* [Description of the task]:
The answer must consist of every line in the records that contains the word "flip".

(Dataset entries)
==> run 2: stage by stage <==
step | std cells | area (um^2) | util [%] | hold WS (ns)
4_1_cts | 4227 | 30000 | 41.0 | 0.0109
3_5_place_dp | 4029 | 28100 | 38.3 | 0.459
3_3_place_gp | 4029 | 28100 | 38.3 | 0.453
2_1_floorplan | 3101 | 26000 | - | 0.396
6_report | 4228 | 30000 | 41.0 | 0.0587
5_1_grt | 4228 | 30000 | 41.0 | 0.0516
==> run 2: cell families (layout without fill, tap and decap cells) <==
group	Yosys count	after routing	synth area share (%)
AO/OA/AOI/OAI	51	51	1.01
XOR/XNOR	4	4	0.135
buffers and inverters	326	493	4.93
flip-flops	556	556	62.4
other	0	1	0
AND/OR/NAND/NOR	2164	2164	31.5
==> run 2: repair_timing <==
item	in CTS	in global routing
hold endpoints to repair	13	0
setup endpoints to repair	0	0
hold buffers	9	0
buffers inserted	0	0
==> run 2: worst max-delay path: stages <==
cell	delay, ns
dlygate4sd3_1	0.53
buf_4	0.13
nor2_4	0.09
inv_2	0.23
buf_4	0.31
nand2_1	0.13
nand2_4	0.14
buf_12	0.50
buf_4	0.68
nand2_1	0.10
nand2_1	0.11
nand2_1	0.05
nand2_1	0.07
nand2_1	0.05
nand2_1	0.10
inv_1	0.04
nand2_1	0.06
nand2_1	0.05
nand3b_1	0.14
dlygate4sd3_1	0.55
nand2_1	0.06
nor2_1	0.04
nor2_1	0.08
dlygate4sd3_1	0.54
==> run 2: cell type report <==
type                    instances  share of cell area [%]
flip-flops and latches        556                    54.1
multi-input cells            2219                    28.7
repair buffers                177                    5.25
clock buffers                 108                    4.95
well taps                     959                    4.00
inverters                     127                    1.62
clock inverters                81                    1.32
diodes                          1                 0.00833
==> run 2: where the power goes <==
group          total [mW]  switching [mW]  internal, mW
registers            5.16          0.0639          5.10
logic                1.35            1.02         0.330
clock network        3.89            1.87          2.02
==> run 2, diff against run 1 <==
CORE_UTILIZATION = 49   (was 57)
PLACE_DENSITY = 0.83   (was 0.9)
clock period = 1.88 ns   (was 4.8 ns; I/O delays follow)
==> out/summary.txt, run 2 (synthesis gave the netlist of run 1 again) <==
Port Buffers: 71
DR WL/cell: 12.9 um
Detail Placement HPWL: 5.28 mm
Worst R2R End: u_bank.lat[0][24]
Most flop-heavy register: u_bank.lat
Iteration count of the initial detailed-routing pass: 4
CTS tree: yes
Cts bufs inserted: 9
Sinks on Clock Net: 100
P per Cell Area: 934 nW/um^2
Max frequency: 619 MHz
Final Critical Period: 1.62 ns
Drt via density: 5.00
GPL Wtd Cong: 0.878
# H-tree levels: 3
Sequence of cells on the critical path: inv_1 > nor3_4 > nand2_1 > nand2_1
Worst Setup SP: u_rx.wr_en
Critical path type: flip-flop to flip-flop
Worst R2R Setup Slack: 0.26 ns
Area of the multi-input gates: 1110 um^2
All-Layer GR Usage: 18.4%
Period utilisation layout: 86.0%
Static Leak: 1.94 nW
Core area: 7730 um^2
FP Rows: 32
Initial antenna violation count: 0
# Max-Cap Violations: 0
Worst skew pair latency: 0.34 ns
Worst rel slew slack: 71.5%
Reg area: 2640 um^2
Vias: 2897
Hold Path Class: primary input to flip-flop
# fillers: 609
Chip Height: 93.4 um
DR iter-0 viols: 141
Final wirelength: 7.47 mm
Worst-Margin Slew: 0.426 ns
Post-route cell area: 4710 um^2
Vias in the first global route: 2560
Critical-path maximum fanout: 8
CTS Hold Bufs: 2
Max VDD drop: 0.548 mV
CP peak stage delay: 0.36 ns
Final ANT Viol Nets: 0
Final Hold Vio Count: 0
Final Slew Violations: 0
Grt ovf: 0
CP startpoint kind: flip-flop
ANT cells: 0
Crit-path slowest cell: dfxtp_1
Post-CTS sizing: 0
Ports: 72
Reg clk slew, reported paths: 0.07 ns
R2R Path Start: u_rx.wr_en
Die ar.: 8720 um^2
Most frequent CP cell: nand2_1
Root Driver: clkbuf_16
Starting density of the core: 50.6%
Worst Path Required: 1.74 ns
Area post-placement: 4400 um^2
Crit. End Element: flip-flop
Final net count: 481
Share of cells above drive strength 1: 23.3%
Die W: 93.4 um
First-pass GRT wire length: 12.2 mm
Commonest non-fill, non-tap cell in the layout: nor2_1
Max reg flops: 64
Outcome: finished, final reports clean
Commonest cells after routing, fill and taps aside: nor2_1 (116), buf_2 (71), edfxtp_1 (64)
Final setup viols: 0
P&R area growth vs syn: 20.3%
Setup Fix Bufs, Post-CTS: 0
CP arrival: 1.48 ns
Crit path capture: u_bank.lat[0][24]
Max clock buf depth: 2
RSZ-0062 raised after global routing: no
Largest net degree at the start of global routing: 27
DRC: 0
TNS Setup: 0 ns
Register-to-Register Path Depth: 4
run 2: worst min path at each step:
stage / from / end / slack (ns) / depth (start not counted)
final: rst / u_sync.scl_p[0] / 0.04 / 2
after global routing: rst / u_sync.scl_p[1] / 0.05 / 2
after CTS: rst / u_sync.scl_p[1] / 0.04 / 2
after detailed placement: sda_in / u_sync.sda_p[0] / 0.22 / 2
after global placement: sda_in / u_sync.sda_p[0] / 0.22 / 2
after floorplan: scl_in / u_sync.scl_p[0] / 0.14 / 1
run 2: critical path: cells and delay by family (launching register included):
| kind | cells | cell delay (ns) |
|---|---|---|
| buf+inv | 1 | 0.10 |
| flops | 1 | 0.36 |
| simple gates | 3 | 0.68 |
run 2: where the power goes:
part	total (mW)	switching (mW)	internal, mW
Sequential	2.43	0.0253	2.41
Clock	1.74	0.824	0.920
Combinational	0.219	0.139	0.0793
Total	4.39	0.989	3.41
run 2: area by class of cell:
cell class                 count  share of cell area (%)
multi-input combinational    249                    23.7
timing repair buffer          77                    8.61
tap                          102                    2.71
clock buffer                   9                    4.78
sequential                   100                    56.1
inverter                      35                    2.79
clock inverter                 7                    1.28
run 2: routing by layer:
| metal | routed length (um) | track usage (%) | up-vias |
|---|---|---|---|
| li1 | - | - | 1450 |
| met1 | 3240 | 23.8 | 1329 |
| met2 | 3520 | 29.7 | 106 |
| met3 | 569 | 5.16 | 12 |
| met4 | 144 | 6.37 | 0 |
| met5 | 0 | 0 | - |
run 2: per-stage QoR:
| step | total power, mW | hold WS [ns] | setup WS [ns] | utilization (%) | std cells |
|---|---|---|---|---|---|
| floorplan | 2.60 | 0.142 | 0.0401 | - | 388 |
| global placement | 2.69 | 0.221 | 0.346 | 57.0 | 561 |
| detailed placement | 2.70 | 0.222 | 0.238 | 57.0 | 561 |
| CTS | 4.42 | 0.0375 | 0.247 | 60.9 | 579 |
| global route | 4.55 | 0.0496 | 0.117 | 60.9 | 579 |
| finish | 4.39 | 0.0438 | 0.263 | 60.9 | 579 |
==> config.mk <==
export PLATFORM = sky130hd
export DESIGN_NAME = lwc_top
export DESIGN_NICKNAME = d
export VERILOG_FILES = /design/src/rtl/lwc_pkg.sv /design/src/rtl/lwc_arbiter.sv /design/src/rtl/lwc_len_counter.sv /design/src/rtl/lwc_fsm.sv /design/src/rtl/lwc_top.sv
export SDC_FILE = /design/constraint.sdc
export NUM_CORES = 1
export LEC_CHECK = 0
export BUFFER_PORTS_ARGS = -buffer_cell sky130_fd_sc_hd__buf_2
export CAP_MARGIN = 40
export CORE_UTILIZATION = 50
export CTS_CLUSTER_DIAMETER = 60
export CTS_CLUSTER_SIZE = 24
export DETAILED_ROUTE_END_ITERATION = 7
export PLACE_DENSITY = 0.85
export SLEW_MARGIN = 20
export SYNTH_ARGS = -nofsm -noshare
export SYNTH_HDL_FRONTEND = slang
export SYNTH_SLANG_ARGS = --single-unit
==> constraint.sdc <==
create_clock -name clk -period 4.9 [get_ports clk]
set_clock_uncertainty 0.2 [all_clocks]
set_input_delay 1.225 -clock clk [delete_from_list [all_inputs] [get_ports clk]]
set_output_delay 1.225 -clock clk [all_outputs]
set_load 0.03 [all_outputs]
==> src/rtl/lwc_pkg.sv <==
package lwc_pkg;
  typedef enum logic [1:0] {
    ST_IDLE  = 2'd0,
    ST_SHORT = 2'd1,
    ST_LONG  = 2'd2,
    ST_DONE  = 2'd3
  } lw_state_e;
endpackage

==> src/rtl/lwc_arbiter.sv <==
// Qualifies interrupt sources (enable AND flag) and picks the core winner.
module lwc_arbiter #(
  parameter int N_CORE = 3
) (
  input  logic [N_CORE-1:0] core_en,
  input  logic [N_CORE-1:0] core_flag,
  input  logic              per_en,
  input  logic              per_flag,
  output logic [N_CORE-1:0] core_win,
  output logic              core_hit,
  output logic              any_hit
);
  logic [N_CORE-1:0] pend;
  logic [N_CORE:0]   seen;

  assign pend = core_en & core_flag;

  // lowest index wins: ripple a "higher one already found" chain
  assign seen[0] = 1'b0;
  for (genvar i = 0; i < N_CORE; i++) begin : g_pri
    assign core_win[i] = pend[i] & ~seen[i];
    assign seen[i+1]   = seen[i] | pend[i];
  end

  assign core_hit = seen[N_CORE];
  assign any_hit  = core_hit | (per_en & per_flag);
endmodule

==> src/rtl/lwc_len_counter.sv <==
// Counts strobe cycles of a long write and captures the total at its end.
module lwc_len_counter #(
  parameter int LEN_W = 24
) (
  input  logic             clk,
  input  logic             rst,
  input  logic             start,
  input  logic             run,
  input  logic             capture,
  output logic [LEN_W-1:0] last_len
);
  localparam logic [LEN_W-1:0] LEN_MAX = {LEN_W{1'b1}};
  logic [LEN_W-1:0] cnt;

  always_ff @(posedge clk) begin
    if (rst) begin
      cnt      <= '0;
      last_len <= '0;
    end else begin
      if (start) begin
        cnt <= LEN_W'(1);
      end else if (run && !capture && cnt != LEN_MAX) begin
        cnt <= cnt + LEN_W'(1);
      end
      if (capture) begin
        last_len <= cnt;
      end
    end
  end
endmodule

==> src/rtl/lwc_fsm.sv <==
// Sequencer: idle / short write / long write / done, all outputs registered.
module lwc_fsm
  import lwc_pkg::*;
#(
  parameter int N_CORE    = 3,
  parameter int SHORT_CYC = 2
) (
  input  logic              clk,
  input  logic              rst,
  input  logic              wr_req,
  input  logic              vpp_ok,
  input  logic              glb_dis,
  input  logic [N_CORE-1:0] core_win,
  input  logic              core_hit,
  input  logic              any_hit,
  output logic              start,
  output logic              run,
  output logic              capture,
  output logic              cpu_stall,
  output logic              mem_we,
  output logic [N_CORE-1:0] core_flag_clr,
  output logic              vec_req,
  output logic              wr_abort
);
  localparam int SC_W = (SHORT_CYC > 1) ? $clog2(SHORT_CYC) : 1;
  localparam logic [SC_W-1:0] SC_LAST = SC_W'(SHORT_CYC - 1);

  lw_state_e       state;
  logic [SC_W-1:0] sc;

  assign start   = (state == ST_IDLE) && wr_req && !core_hit && vpp_ok;
  assign run     = (state == ST_LONG);
  assign capture = (state == ST_LONG) && any_hit;

  always_ff @(posedge clk) begin
    if (rst) begin
      state         <= ST_IDLE;
      sc            <= '0;
      cpu_stall     <= 1'b0;
      mem_we        <= 1'b0;
      core_flag_clr <= '0;
      vec_req       <= 1'b0;
      wr_abort      <= 1'b0;
    end else begin
      core_flag_clr <= '0;
      vec_req       <= 1'b0;
      wr_abort      <= 1'b0;
      case (state)
        ST_IDLE: begin
          if (wr_req) begin
            if (core_hit) begin
              state         <= ST_DONE;
              wr_abort      <= 1'b1;
              core_flag_clr <= core_win;
            end else if (!vpp_ok) begin
              state     <= ST_SHORT;
              sc        <= '0;
              cpu_stall <= 1'b1;
            end else begin
              state     <= ST_LONG;
              cpu_stall <= 1'b1;
              mem_we    <= 1'b1;
            end
          end
        end
        ST_SHORT: begin
          if (sc == SC_LAST) begin
            state     <= ST_IDLE;
            cpu_stall <= 1'b0;
          end else begin
            sc <= sc + SC_W'(1);
          end
        end
        ST_LONG: begin
          if (any_hit) begin
            state         <= ST_DONE;
            cpu_stall     <= 1'b0;
            mem_we        <= 1'b0;
            core_flag_clr <= core_win;
            vec_req       <= !glb_dis;
          end
        end
        default: state <= ST_IDLE;
      endcase
    end
  end
endmodule

==> src/rtl/lwc_top.sv <==
module lwc_top #(
  parameter int ADDR_W    = 16,
  parameter int DATA_W    = 16,
  parameter int N_CORE    = 3,
  parameter int LEN_W     = 24,
  parameter int SHORT_CYC = 2
) (
  input  logic              clk,
  input  logic              rst,
  input  logic              wr_req,
  input  logic [ADDR_W-1:0] wr_addr,
  input  logic [DATA_W-1:0] wr_data,
  input  logic              vpp_ok,
  input  logic [N_CORE-1:0] core_en,
  input  logic [N_CORE-1:0] core_flag,
  input  logic              per_en,
  input  logic              per_flag,
  input  logic              glb_dis,
  output logic              cpu_stall,
  output logic              mem_we,
  output logic [ADDR_W-1:0] mem_addr,
  output logic [DATA_W-1:0] mem_data,
  output logic [N_CORE-1:0] core_flag_clr,
  output logic              vec_req,
  output logic              wr_abort,
  output logic [LEN_W-1:0]  last_len
);
  logic [N_CORE-1:0] core_win;
  logic core_hit, any_hit, start, run, capture;

  lwc_arbiter #(.N_CORE(N_CORE)) u_arb (
    .core_en(core_en), .core_flag(core_flag),
    .per_en(per_en), .per_flag(per_flag),
    .core_win(core_win), .core_hit(core_hit), .any_hit(any_hit)
  );

  lwc_fsm #(.N_CORE(N_CORE), .SHORT_CYC(SHORT_CYC)) u_fsm (
    .clk(clk), .rst(rst), .wr_req(wr_req), .vpp_ok(vpp_ok),
    .glb_dis(glb_dis), .core_win(core_win), .core_hit(core_hit),
    .any_hit(any_hit), .start(start), .run(run), .capture(capture),
    .cpu_stall(cpu_stall), .mem_we(mem_we), .core_flag_clr(core_flag_clr),
    .vec_req(vec_req), .wr_abort(wr_abort)
  );

  lwc_len_counter #(.LEN_W(LEN_W)) u_len (
    .clk(clk), .rst(rst), .start(start), .run(run),
    .capture(capture), .last_len(last_len)
  );

  always_ff @(posedge clk) begin
    if (rst) begin
      mem_addr <= '0;
      mem_data <= '0;
    end else if (start) begin
      mem_addr <= wr_addr;
      mem_data <= wr_data;
    end
  end
endmodule

======== Yosys cells after proc, flatten, opt, wreduce, memory -nomap -nowiden ========
Index checks and enable logic that the tools add are counted.
word-level totals
  word-level logic and storage cells ...... 84
  input bits .............................. 45
  bits in registers ....................... 90
operators by class
  eq/ne operators ......................... 9
  $add $sub $neg .......................... 2
  reductions and logical operators ........ 21
  mux-type cells .......................... 27
  bitwise operators ....................... 13
operator list
  kind                                            count
  adder 24 x 1 -> 24 bit (second input constant)  1
  != test 24 bit (second input constant)          1
  2-to-1 mux 1 bit                                14
  2-to-1 mux 2 bit                                5
  != test 2 bit (second input constant)           5
  AND reduction 5 bit                             2
  2-to-1 mux 3 bit                                3
  logical AND 1 bit                               6
  NOT 1 bit                                       6
  case mux 2 bit (3 select lines)                 1
  case mux 3 bit (2 select lines)                 1
  nonzero test 2 bit                              3
  OR reduction 3 bit                              2
  case mux 1 bit (2 select lines)                 2
  AND reduction 4 bit                             1
  AND 1 bit                                       3
  AND 3 bit                                       1
  logical NOT 1 bit                               3
  OR 1 bit                                        3
  case mux 1 bit (3 select lines)                 1
  AND reduction 3 bit                             1
  nonzero test 3 bit                              1
  == test 2 x 1 -> 1 bit (second input constant)  1
  == test 2 bit (second input constant)           1
  4 further kinds                                 4

======== Depth between registers and ports, before layout ========
  word-level depth ........................ 10
  mapped depth ............................ 8
  gate-level depth less buffers ........... 7

======== Modules after synthesis ========
Synthesis repeated with hierarchy kept, for this count alone.
unflattened totals
  cell total of the unflattened synthesis .. 392
  area, all modules ....................... 3769.9 um2
by module, submodules not included
  module           area each (um2)  seq. area each (um2)  times used  cells each
  lwc_len_counter  2037.0           960.9                 1           222
  lwc_top          1163.6           640.6                 1           103
  lwc_fsm          519.2            200.2                 1           58
  lwc_arbiter      50.0             0.0                   1           9

======== Least setup slack after synthesis ========
Ideal clock, no wire load.
  path type ............................... input -> register
  from .................................... in core_en[1]
  to ...................................... reg u_len.cnt[23]
  data required time ...................... 4.630 ns
  buffers on the path ..................... 1
  data arrival time ....................... 2.596 ns
  stages on the path ...................... 6
  slack ................................... 2.034 ns
  cells stage by stage .................... a222oi_1 nand2_1 buf_2 a2111o_1 or3_1 a21oi_1
on the way
  word-level cells in the longest chain between the ends .. 8
ends and longest elaborated chain
  item                            RTL line               source
  start, declared                 lwc_top.sv:14          input logic [N_CORE-1:0] core_en,
  AND 3 bit *                     lwc_arbiter.sv:16      assign pend = core_en & core_flag;
  OR 1 bit * (2 in a row)         lwc_arbiter.sv:22      assign seen[i+1] = seen[i] | pend[i];
  OR 1 bit                        lwc_arbiter.sv:26      assign any_hit = core_hit | (per_en & per_flag);
  logical AND 1 bit               lwc_fsm.sv:33          assign capture = (state == ST_LONG) && any_hit;
  logical NOT 1 bit               lwc_len_counter.sv:22  end else if (run && !capture && cnt != LEN_MAX) begin
  logical AND 1 bit (2 in a row)  lwc_len_counter.sv:22
  end signal, assigned            lwc_len_counter.sv:23  cnt <= cnt + LEN_W'(1);
  end, declared                   lwc_len_counter.sv:13  logic [LEN_W-1:0] cnt;
Mark *: on every way between the ends. The rest lies on a longest branch, timed or not.
A chain may end at the register's enable or synchronous reset.

======== Final worst setup path ========
Same ends and word-level chain as after synthesis.

==> impl_metrics.json <==
{
  "die_y_um": 87.6,
  "hold_path_depth": 2,
  "synth_nets": 495,
  "worstHoldPathType": "reg -> reg",
  "dpl.hpwl_um": 6200,
  "post_drt_via_cell_ratio": 5.29,
  "total_leakage_power_uw": 0.00176,
  "place_congestion": 0.838,
  "post_route_minimum_period_ns": 2.96,
  "internal_power_uw": 1060,
  "critical_path_peak_fanout": 11,
  "cp_capture_type": "flop",
  "first_global_vias": 2985,
  "clock_insertion_delay_worst_skew_ns": 0.36,
  "dieArea_um2": 7680,
  "synthCells": 445,
  "synth_area_per_cell_um2": 8.24,
  "cts_made_buffers": 9,
  "antenna-diode-count": 0,
  "post_synth_main_area_contributors": "dfxtp_1 (49%), nand2_1 (13%), a21oi_1 (9.6%), xnor2_1 (4.5%), nor2_1 (2.4%)",
  "power_switching_uw": 516,
  "worst_r2r_path_depth": 7,
  "global_route.overflow_total": 0,
  "syn_area_um2": 3660,
  "place_worst_setup_slack_ns": 1.57,
  "remaining_drcs": 0,
  "power.share.combinational": 0.202,
  "layout-area-overhead-vs-synth_pct": 21.6,
  "grt_antenna_before_repair": 0,
  "post_cts.repair.setup_buffers": 0,
  "synthesis.yosys.warnings": 0,
  "hold_violations": 0,
  "type_of_the_worst_setup_path": "in -> reg",
  "worst_ir_drop_vdd_v": 0.000217,
  "dominantRegCellSynth": "dfxtp_1",
  "ys_seq_elements": 90,
  "synth_enable_flop_cells": 0,
  "via_count": 3408,
  "drtIter0Drc": 150,
  "power.share.sequential": 0.499,
  "io_buffers": 107,
  "fin_ws_ns": 1.94,
  "period_utilisation_layout": 0.605,
  "drtPass1Iterations": 5,
  "fp-row-count": 30,
  "setup_tns_ns": 0,
  "power.total_uw": 1580,
  "cp_data_required_time_ns": 5.00,
  "track_usage": 0.229,
  "clkPwrFrac": 0.299,
  "clkTransAtPathRegs_ns": 0.09,
  "cts.sink_count": 90,
  "hold_buffers": 0,
  "grt_max_degree": 69,
  "share_of_the_yosys_chip_area_belonging_to_registers": 0.492,
  "n_fill_cell": 585,
  "startpoint_type": "input pin",
  "slew_headroom": 0.519,
  "tritoncts": "built",
  "routed_wirelength_um": 8760,
  "yosys.area.top_type_share": 0.492,
  "setup-violations-final": 0,
  "yosysMostFrequentCell": "nand2_1",
  "finalHoldWorstSlack_ns": 0.256,
  "timing.final.max_slew_violations": 0,
  "routed_wire_length_per_instance_um": 13.6,
  "timing.fmax_mhz": 337,
  "yosys.cell_types.count": 42,
  "ctsRootBufferMaster": "clkbuf_8",
  "postCtsResizedCells": 0,
  "num_io_pins": 108,
  "synth.top_cells.by_count": "nand2_1 (127), dfxtp_1 (90), a21oi_1 (70)",
  "status": "completed",
  "h-tree-depth": 3,
  "power.density_nw_per_um2": 354,
  "timing.critical_path.arrival_ns": 3.06,
  "drtAntennaViolNets": 0,
  "netlist.top_cell.by_area": "dfxtp_1",
  "grt_setup_unrepaired": "no",
  "tightest_slew_ns": 0.721,
  "drv.max_cap_violation_count": 0,
  "initial_utilization": 0.528,
  "core_area_um2": 6940,
  "grt_first_pass_wirelength_um": 13500,
  "synth_async_sr_flop_share": 0,
  "fraction_of_layout_instances_using_a_drive_strength_above_1": 0.254,
  "nets": 593,
  "floorplan.die.width_um": 87.6,
  "net_switching_share_of_the_total_power": 0.327,
  "cts-root-to-sink-buffers": 2
}
[stage by stage]
| step | util | area (µm²) | instances |
|---|---|---|---|
| 6_report | 0.642 | 4460 | 644 |
| 5_1_grt | 0.642 | 4460 | 644 |
| 4_1_cts | 0.638 | 4430 | 642 |
| 3_5_place_dp | 0.611 | 4250 | 626 |
| 3_3_place_gp | 0.608 | 4220 | 624 |
| 2_1_floorplan | - | 3660 | 445 |
[area by class of cell]
class | count | area, µm² | share of cell area
Tap cell | 96 | 120 | 0.0270
Clock inverter | 7 | 60.1 | 0.0135
Multi-Input combinational cell | 321 | 1710 | 0.384
Inverter | 7 | 26.3 | 0.00590
Sequential cell | 90 | 1800 | 0.404
Timing Repair Buffer | 114 | 611 | 0.137
Clock buffer | 9 | 124 | 0.0278
[logic make-up (layout without fill, tap and decap cells)]
| kind of cell | count (synthesis) | in the layout | share of synthesized area |
|---|---|---|---|
| simple gates | 202 | 202 | 0.250 |
| xor+xnor | 20 | 20 | 0.0478 |
| fa+ha+maj | 5 | 5 | 0.0171 |
| flops | 90 | 90 | 0.492 |
| compound gates | 94 | 94 | 0.152 |
| buf+inv | 34 | 137 | 0.0417 |
[placed cells by master, fill, tap and decap left out, types with 4 or more instances in the layout]
master / instances
inv_1: 7
nand4_1: 8
dfxtp_1: 90
nand3_1: 10
a211oi_1: 7
ha_1: 5
and4_1: 4
xnor2_1: 19
and3_1: 4
nor3_1: 10
nand2_1: 127
a21oi_1: 70
clkbuf_8: 9
nor2_1: 22
a2111oi_1: 4
buf_2: 107
[worst max-delay path, cell delays in order]
cell and delay [ns]:
buf_2 0.11, a222oi_1 0.35, buf_4 0.25, nand2_1 0.26
a2111o_1 0.42, or3_1 0.32, a21oi_1 0.14
[per-layer routing]
layer,GRT usage,up-vias,wire (µm)
met3,0.0641,18,543
met1,0.282,1570,3800
li1,-,1709,-
met2,0.376,111,4240
met5,0,-,0
met4,0.101,0,177
[state kept, by name (all words and copies together) (netlist names)]
name                 cells
mem_data                16
mem_addr                16
u_fsm.core_flag_clr      3
u_fsm.sc                 1
u_len.last_len          24
u_len.cnt               24
u_fsm.mem_we             1
u_fsm.cpu_stall          1
u_fsm.state              2
u_fsm.vec_req            1
u_fsm.wr_abort           1
[power groups by stage]
stage | combinational [µW] | clock [µW] | sequential [µW]
after floorplan | 173 | 0 | 845
after global placement | 286 | 0 | 801
after detailed placement | 300 | 0 | 803
after CTS | 301 | 485 | 786
after global routing | 349 | 508 | 791
final | 319 | 471 | 787
[final timing paths]
check	startpoint	to	slack, ns
worst max-delay path	core_en[1]	u_len.cnt[23]$_SDFFE_PP0P_	1.94
worst min-delay path	mem_data[7]$_SDFFE_PP0P_	mem_data[7]$_SDFFE_PP0P_	0.26
worst max register to register	u_fsm.state[0]$_SDFFE_PP0P_	u_len.cnt[23]$_SDFFE_PP0P_	2.48
worst min register to register	mem_data[7]$_SDFFE_PP0P_	mem_data[7]$_SDFFE_PP0P_	0.26
(Power assumes the default switching activity.)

* [Solution]:
flip-flops	556	556	62.4
flip-flops and latches        556                    54.1
Critical path type: flip-flop to flip-flop
Hold Path Class: primary input to flip-flop
CP startpoint kind: flip-flop
Crit. End Element: flip-flop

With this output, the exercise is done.